Data analytics is only as good as the available data. And that is where this effort will fail without the development of a consistent system and training of TDs to fill out the required forms correctly (welcome to trying to do epidemiology).

Additionally, you need to have upfront the statistical parameters that will be measured (a parameter is not a measurement) in a matrix that enables testing. Think about exactly what your hypotheses will be and what parameters will need to be quantified in order to compare those parameters.

enjoytheride · August 30, 2020, 10:24pm

15 years is a long time. Maybe now is the time for people to listen. We are who changes our sport. Maybe those who tried in the past can give us a jump

anon69112984 · September 1, 2020, 12:14am

Seems like US and Europe are the same on this, what a shame

rockyriver7 · August 30, 2020, 10:25pm

totally in support of the effort! I’d love to see eventing as easily tracked and published as horse racing, and we have the tech to do it. Here are some articles that I remembered that might help your quest, or maybe contact the author of them to see where she got the information.
These have a data category of horse falls and rider falls broken down by event
https://eventingnation.com/eventing-analytics-the-math-of-moving-up-east-coast-edition/
https://eventingnation.com/eventing-analytics-the-math-of-moving-up-west-coast-edition/

I suspect the USEA and FEI have far greater data than they let on, it’s just gaining access to it that will be the challenge.

aycaramba · August 30, 2020, 10:25pm

First off, thank you to everyone who has contributed to this discussion! I have been reading all the responses and seriously thinking about this all week. I’ll respond more directly to people this weekend when I get some more time, but I do want to say that I’m working on a proposal of where I’d like to start with the data. One idea I have, and the one I think would be easiest to start with, is getting some data about every rider-xc jump-show combination and putting it through a machine learning model called a random forest. I think we could use this to give us a variable importance ranking, which would then at least point us in the right direction in figuring out which variables are correlated to falls the most. I’m putting together a list of the variables I’d like to use, how hard they would be to get in the current climate, and what an action item might be if we found it to be highly correlated to falls. This would not be used to advise any single person, but rather to advise the system as a whole on what to focus on.

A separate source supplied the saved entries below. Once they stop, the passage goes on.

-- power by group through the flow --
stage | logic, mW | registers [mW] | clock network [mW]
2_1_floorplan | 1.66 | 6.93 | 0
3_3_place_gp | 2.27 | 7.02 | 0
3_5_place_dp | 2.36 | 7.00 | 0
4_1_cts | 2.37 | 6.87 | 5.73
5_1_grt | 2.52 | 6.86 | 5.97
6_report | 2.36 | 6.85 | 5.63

I’ll post the write up this weekend and would love to get everyone’s thoughts on it!

RAyers · August 30, 2020, 10:25pm

You still have to develop the parameters of the learning set. You just don’t take random data. Thus, you still need to have uniform parameters that may not be reported, e.g. type of fence - a vertical or palisade could be the same or different fences depending on who filled out the report. Hence the need for uniform reporting. Otherwise you will need to go through all written reports and develop your own nomenclature.

Make array of parameters. I bet you would have somewhere up to 25-50 with 10 having significant principle component effect.

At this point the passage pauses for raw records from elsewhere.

Source: an optimization exercise on an open RTL-to-GDS flow (aim: small area). Production flows keep margins and buffers that such runs may drop.
Only simulation tests tie the RTL to the original design; equivalence was not proved.
Power figures rest on the tool's default switching activity, not on a simulated workload.

Design mbf_engine, start of the top module:
module mbf_engine #(
    parameter NCH   = 3,
    parameter T_IFD = 8      
) (
    input  wire        clk,
    input  wire        rst,
    input  wire        wr_en,
    input  wire [11:0] wr_addr,
    input  wire [31:0] wr_data,
    input  wire        cmd_valid,
    output wire        cmd_ready,
    input  wire [31:0] cmd_word,
    input  wire [15:0] cmd_arg0,
    input  wire [15:0] cmd_arg1,
    output reg         cmd_done,
    output wire [3:0]  cmd_result,
    output wire        cmd_tid_valid,
    output wire [15:0] cmd_tid,
    input  wire        tick,
    input  wire        wm_valid,
    output wire        wm_ready,
    input  wire [15:0] wm_data,
    output wire        tx_valid,
    input  wire        tx_ready,
    output wire [7:0]  tx_data,
    output wire        tx_last,
    output wire [1:0]  tx_ch,
    input  wire        rx_valid,
    input  wire [7:0]  rx_data,
    input  wire        rx_last,
    input  wire        rx_err,
    input  wire        rx_err_io,
    output wire        open_req,
    output wire [1:0]  open_ch,
    output wire        open_kind,
    input  wire        open_ans_valid,
    input  wire [1:0]  open_ans,
    output reg         close_req,
    output wire [1:0]  close_ch,
    output reg         ev_valid,
    output wire [1:0]  ev_ch,
    output wire [3:0]  ev_outcome,
    output wire [15:0] ev_tid,
    output reg         ev_rsp_valid,
    output wire [7:0]  ev_rsp_unit,
    output wire [7:0]  ev_rsp_fc,
    output wire [15:0] ev_rsp_value,
    output wire [7:0]  ev_rsp_exc,
    output wire        busy,
    output reg         overrun,
    output reg         fatal,
    output reg         enable,
    output reg         mbx_valid,
    output wire [5:0]  ch_state
);
clock: 10.0 ns
lec_check: 0
cap_margin: 20
core_margin: 2
core_utilization: 65
gpl_timing_driven: 0
place_density: 0.75
slew_margin: 20
buffer_ports_args: -buffer_cell sky130_fd_sc_hd__buf_1
cts_args: -sink_clustering_enable -repair_clock_nets -dont_use_dummy_load -buf_list sky130_fd_sc_hd__clkbuf_8 -sink_clustering_size 16 -sink_clustering_max_diameter 60
standard.sh (not shown) runs the stock make flow with config.mk's settings and CLKGATE_MAP_FILE= SYNTH_SCRIPT=/design/flow/synth_recipe.tcl, a recipe that flattens the netlist after the stock synthesis.
==> flow/flow/run.sh <==
#!/bin/bash
# Standard ORFS layout (the standard.sh, synthesis unchanged) with two
# layout choices: the port buffers use the smallest buffer, and clock tree
# synthesis uses clkbuf_8 with larger sink clusters and no dummy loads.
set -euo pipefail
cat >> config.mk <<'EOC'
export BUFFER_PORTS_ARGS = -buffer_cell sky130_fd_sc_hd__buf_1
export CTS_ARGS = -sink_clustering_enable -repair_clock_nets -dont_use_dummy_load -buf_list sky130_fd_sc_hd__clkbuf_8 -sink_clustering_size 16 -sink_clustering_max_diameter 60
EOC
bash standard.sh finish > flow_make.log 2>&1
Then changed:
- CAP_MARGIN: 20 -> 0
- SLEW_MARGIN: 20 -> 0
Outcome: Now the flow ran to the end with violations: max-capacitance violations, max-slew violations; total power is about the same; global-route usage decreases by 0.49 points; first-iteration DRC count decreases by a few percent; worst hold slack loses 0.029 ns; combinational power decreases slightly; synthesized cell count does not change; area after synthesis is unchanged; wire length decreases slightly; worst setup slack loses 0.079 ns.

---

build 36:
mbf_engine, a different RTL version from the one above (not shown whole).
Size in the first run: about 750 flip-flops, roughly 260 I/O pins, ~30000 um^2 of cells after synthesis.
==> flow/config.mk <==
export PLATFORM = sky130hd
export DESIGN_NAME = mbf_engine
export DESIGN_NICKNAME = mbf_engine
export VERILOG_FILES = /design/flow/design.v
export SDC_FILE = /design/flow/constraint.sdc
export NUM_CORES = 4
export LEC_CHECK = 0
export CAP_MARGIN = 10
export CORE_MARGIN = 2
export CORE_UTILIZATION = 70
export GPL_TIMING_DRIVEN = 0
export PLACE_DENSITY = 0.8
export SLEW_MARGIN = 10
export BUFFER_PORTS_ARGS = -buffer_cell sky130_fd_sc_hd__buf_1
export CTS_ARGS = -sink_clustering_enable -repair_clock_nets -dont_use_dummy_load -buf_list sky130_fd_sc_hd__clkbuf_8 -sink_clustering_size 16 -sink_clustering_max_diameter 60
==> flow/constraint.sdc <==
create_clock -name core_clock -period 10.0 [get_ports {clk}]
set_input_delay 2.0000 -clock core_clock [delete_from_list [all_inputs] [get_ports {clk}]]
set_output_delay 2.0000 -clock core_clock [all_outputs]
set_load 0.01 [all_outputs]
Scripts as last shown in full above: flow/flow/run.sh
Build 36 finished all stages; the layout is clean.
> inputs changed (build 36 -> build 81)
- a change of CAP_MARGIN from 10 to 20
- a change of CORE_UTILIZATION from 70 to 75
- a change of SLEW_MARGIN from 10 to 20
- a change of PLACE_DENSITY from 0.8 to 0.85
- a change of CTS_ARGS from -sink_clustering_enable -repair_clock_nets -dont_use_dummy_load -buf_list sky130_fd_sc_hd__clkbuf_8 -sink_clustering_size 16 -sink_clustering_max_diameter 60 to -sink_clustering_enable -repair_clock_nets -dont_use_dummy_load -buf_list sky130_fd_sc_hd__clkbuf_8 -sink_clustering_size 12 -sink_clustering_max_diameter 50
==> flow/flow/run.sh <==
#!/bin/bash
# Standard ORFS layout (the standard.sh, synthesis unchanged) with two
# layout choices: the port buffers use the smallest buffer, and clock tree
# synthesis uses clkbuf_8 with sized sink clusters and no dummy loads.
set -euo pipefail
cat >> config.mk <<'EOC'
export BUFFER_PORTS_ARGS = -buffer_cell sky130_fd_sc_hd__buf_1
export CTS_ARGS = -sink_clustering_enable -repair_clock_nets -dont_use_dummy_load -buf_list sky130_fd_sc_hd__clkbuf_8 -sink_clustering_size 12 -sink_clustering_max_diameter 50
EOC
bash standard.sh finish > flow_make.log 2>&1
==> results.txt <==
Fmax delta (build 81 -> build 36): insignificant. Build 36: full flow OK, the timing, DRC and antenna checks passed. Build 81 | stages: all done | timing, DRC, antenna: all pass. Comparing total power for build 81 and build 36, the smaller number came from build 36. Route | build 81 vs build 36 | wire longer in build 81. Floorplan check, build 81 vs build 36: die outline smaller in build 81. Build 81 and build 36 ended up with nearly the same filler-free cell count of the finished design. Comparing build 81 with build 36, the combinational cell fraction of total power came out essentially unchanged. Worst hold margin for build 81: 21 ps down relative to build 36. Looking at wire length per cell across build 81 and build 36, the one that comes out lower is build 36.
[inputs] build 87 vs build 81
- SLEW_MARGIN now 10, was 20
- CAP_MARGIN now 10, was 20
- CTS_ARGS now -sink_clustering_enable -repair_clock_nets -dont_use_dummy_load -buf_list sky130_fd_sc_hd__clkbuf_4 -sink_clustering_size 10 -sink_clustering_max_diameter 50, was -sink_clustering_enable -repair_clock_nets -dont_use_dummy_load -buf_list sky130_fd_sc_hd__clkbuf_8 -sink_clustering_size 12 -sink_clustering_max_diameter 50
- CORE_UTILIZATION now 70, was 75
- PLACE_DENSITY now 0.8, was 0.85
==> flow/flow/run.sh <==
#!/bin/bash
# Standard ORFS layout (the standard.sh, synthesis unchanged) with two
# layout choices: the port buffers use the smallest buffer, and clock tree
# synthesis uses clkbuf_4 with larger sink clusters and no dummy loads.
set -euo pipefail
cat >> config.mk <<'EOC'
export BUFFER_PORTS_ARGS = -buffer_cell sky130_fd_sc_hd__buf_1
export CTS_ARGS = -sink_clustering_enable -repair_clock_nets -dont_use_dummy_load -buf_list sky130_fd_sc_hd__clkbuf_4 -sink_clustering_size 10 -sink_clustering_max_diameter 50
EOC
bash standard.sh finish > flow_make.log 2>&1
## What came out
Delta (build 87 minus build 81): worst hold margin stayed essentially flat, global-route usage decreased by 8.0 points relative to the old numbers.
Build 87 leaves less setup margin than build 81.
Route | build 87 vs build 81 | wire shorter in build 87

Libby2563 · September 1, 2020, 12:15am

Thanks for those links, they were really interesting!

It would be great if the USEA or USEF could use the show results they already have to calculate and publish rates of horse falls, rider falls, refusals, and completion at each venue and level. Perhaps that would encourage some accountability for venues and course designers with abnormally high fall rates.

Janet · August 30, 2020, 10:29pm

There is a lot of analysis associated with the ERQI ratings, but it is focused on identifying horses that are likely to fall, rather than fences that are likely to cause falls. You might be able to piggy back on their analysis.

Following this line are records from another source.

From an optimization exercise on the open Yosys and OpenROAD flow, aimed at small area, a short achievable clock period and few clock cycles; shortcuts taken in it are not production practice. RTL that was checked went through simulation tests only; none was proved equivalent to the original. Function not checked in run 1: the RTL went through the layout flow alone. Power is estimated from default activity; no workload was simulated.

## flow/config.mk

```make
export PLATFORM = sky130hd
export DESIGN_NAME = sdr_frame_tx
export DESIGN_NICKNAME = sdr_frame_tx
export VERILOG_FILES = /design/flow/design.v
export SDC_FILE = /design/flow/constraint.sdc
export NUM_CORES = 4
export LEC_CHECK = 0
export CAP_MARGIN = 20
export CORE_MARGIN = 2
export CORE_UTILIZATION = 65
export CTS_CLUSTER_DIAMETER = 70
export CTS_CLUSTER_SIZE = 28
export SLEW_MARGIN = 20
```

## flow/constraint.sdc

```tcl
create_clock -name core_clock -period 15.0 [get_ports {clk}]
set_input_delay 3.0000 -clock core_clock [delete_from_list [all_inputs] [get_ports {clk}]]
set_output_delay 3.0000 -clock core_clock [all_outputs]
set_load 0.01 [all_outputs]
```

RAyers · September 1, 2020, 12:16am

How do they actually do that? Do they incorporate the accident data into their algorithms? Do they take, fence, weather, and venue data? Are the rider qualifications considered?

Janet, how can the system identify specific horses? Has it ever predicted a horse and rider fall before it ever happened? What sort of validation is done? Has this ever been done at low level, small events, e.g. did it ever predict a fall at BN in Arizona?

Analysis without verification is just that. It is economics. It is man made numbers that GUESS as to an outcome.

Marigold · September 1, 2020, 12:16am

ERQI isn’t perfect, and to my knowledge it doesn’t include every single one of the variables you discussed above (although it is proprietary, so there is only so much information we have about the exact calculation). This is what has been disclosed publicly:

The ERQI value takes into account the class at which a horse is competing, the rider who is competing on the horse and the level of performance displayed by all of those who competed in the same class. An ERQI can react to whether a competition was statistically harder or easier than the average for that level of competition.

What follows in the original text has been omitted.